Identify a rational function whose graph is a horizontal line except for two holes.
Graph function.
To identify a rational function with a horizontal line graph and two holes, we can start by understanding the characteristics of a horizontal line graph. A horizontal line is represented by an equation in the form of y = constant. This means that the function will have the same output (y-value) regardless of the input (x-value).
To introduce two holes in the graph, we need to have two values of x for which the function is undefined, creating gaps or holes in the graph.

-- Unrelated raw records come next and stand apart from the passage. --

$ cat config.mk
export PLATFORM = sky130hd
export DESIGN_NAME = muldiv_sequencer
export DESIGN_NICKNAME = d
export VERILOG_FILES = /design/src/rtl/muldiv_sequencer.sv
export SDC_FILE = /design/constraint.sdc
export NUM_CORES = 1
export LEC_CHECK = 0
export CORE_MARGIN = 1
export CORE_UTILIZATION = 45
export DETAILED_ROUTE_END_ITERATION = 8
export PLACE_DENSITY = 0.64
export SLEW_MARGIN = 20
export SYNTH_ARGS = -nofsm -noshare
export SYNTH_HDL_FRONTEND = slang
export SYNTH_SLANG_ARGS = --single-unit
$ cat constraint.sdc
create_clock -name i_clk -period 5.2 [get_ports i_clk]
set_input_delay 0.78 -clock i_clk [delete_from_list [all_inputs] [get_ports i_clk]]
set_output_delay 0.78 -clock i_clk [all_outputs]
set_load 0.03 [all_outputs]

This can be achieved by introducing a rational function with factors in both the numerator and denominator that cancel out at those specific x-values.
An example of such a rational function is:
f(x) = (x^2 - 4) / (x + 2)
This function has a horizontal line graph since the numerator (x^2 - 4) does not depend on x; it is a constant for any value of x. The denominator (x + 2) cancels out the (x - 2) term in the numerator, creating two holes in the graph at x = -2 and x = 2.
To graph this function, you can follow these steps:
1. Determine the x-values for the holes: In this example, the function has holes at x = -2 and x = 2.
2. Plot the holes: Mark the points (-2, f(-2)) and (2, f(2)) on the graph. The y-values at these points can be found by substituting the x-values into the function.
3. Draw a dotted line: Connect the points on the graph with a dotted line to represent the function's horizontal behavior.
The resulting graph will be a horizontal line with two holes at the specified x-values.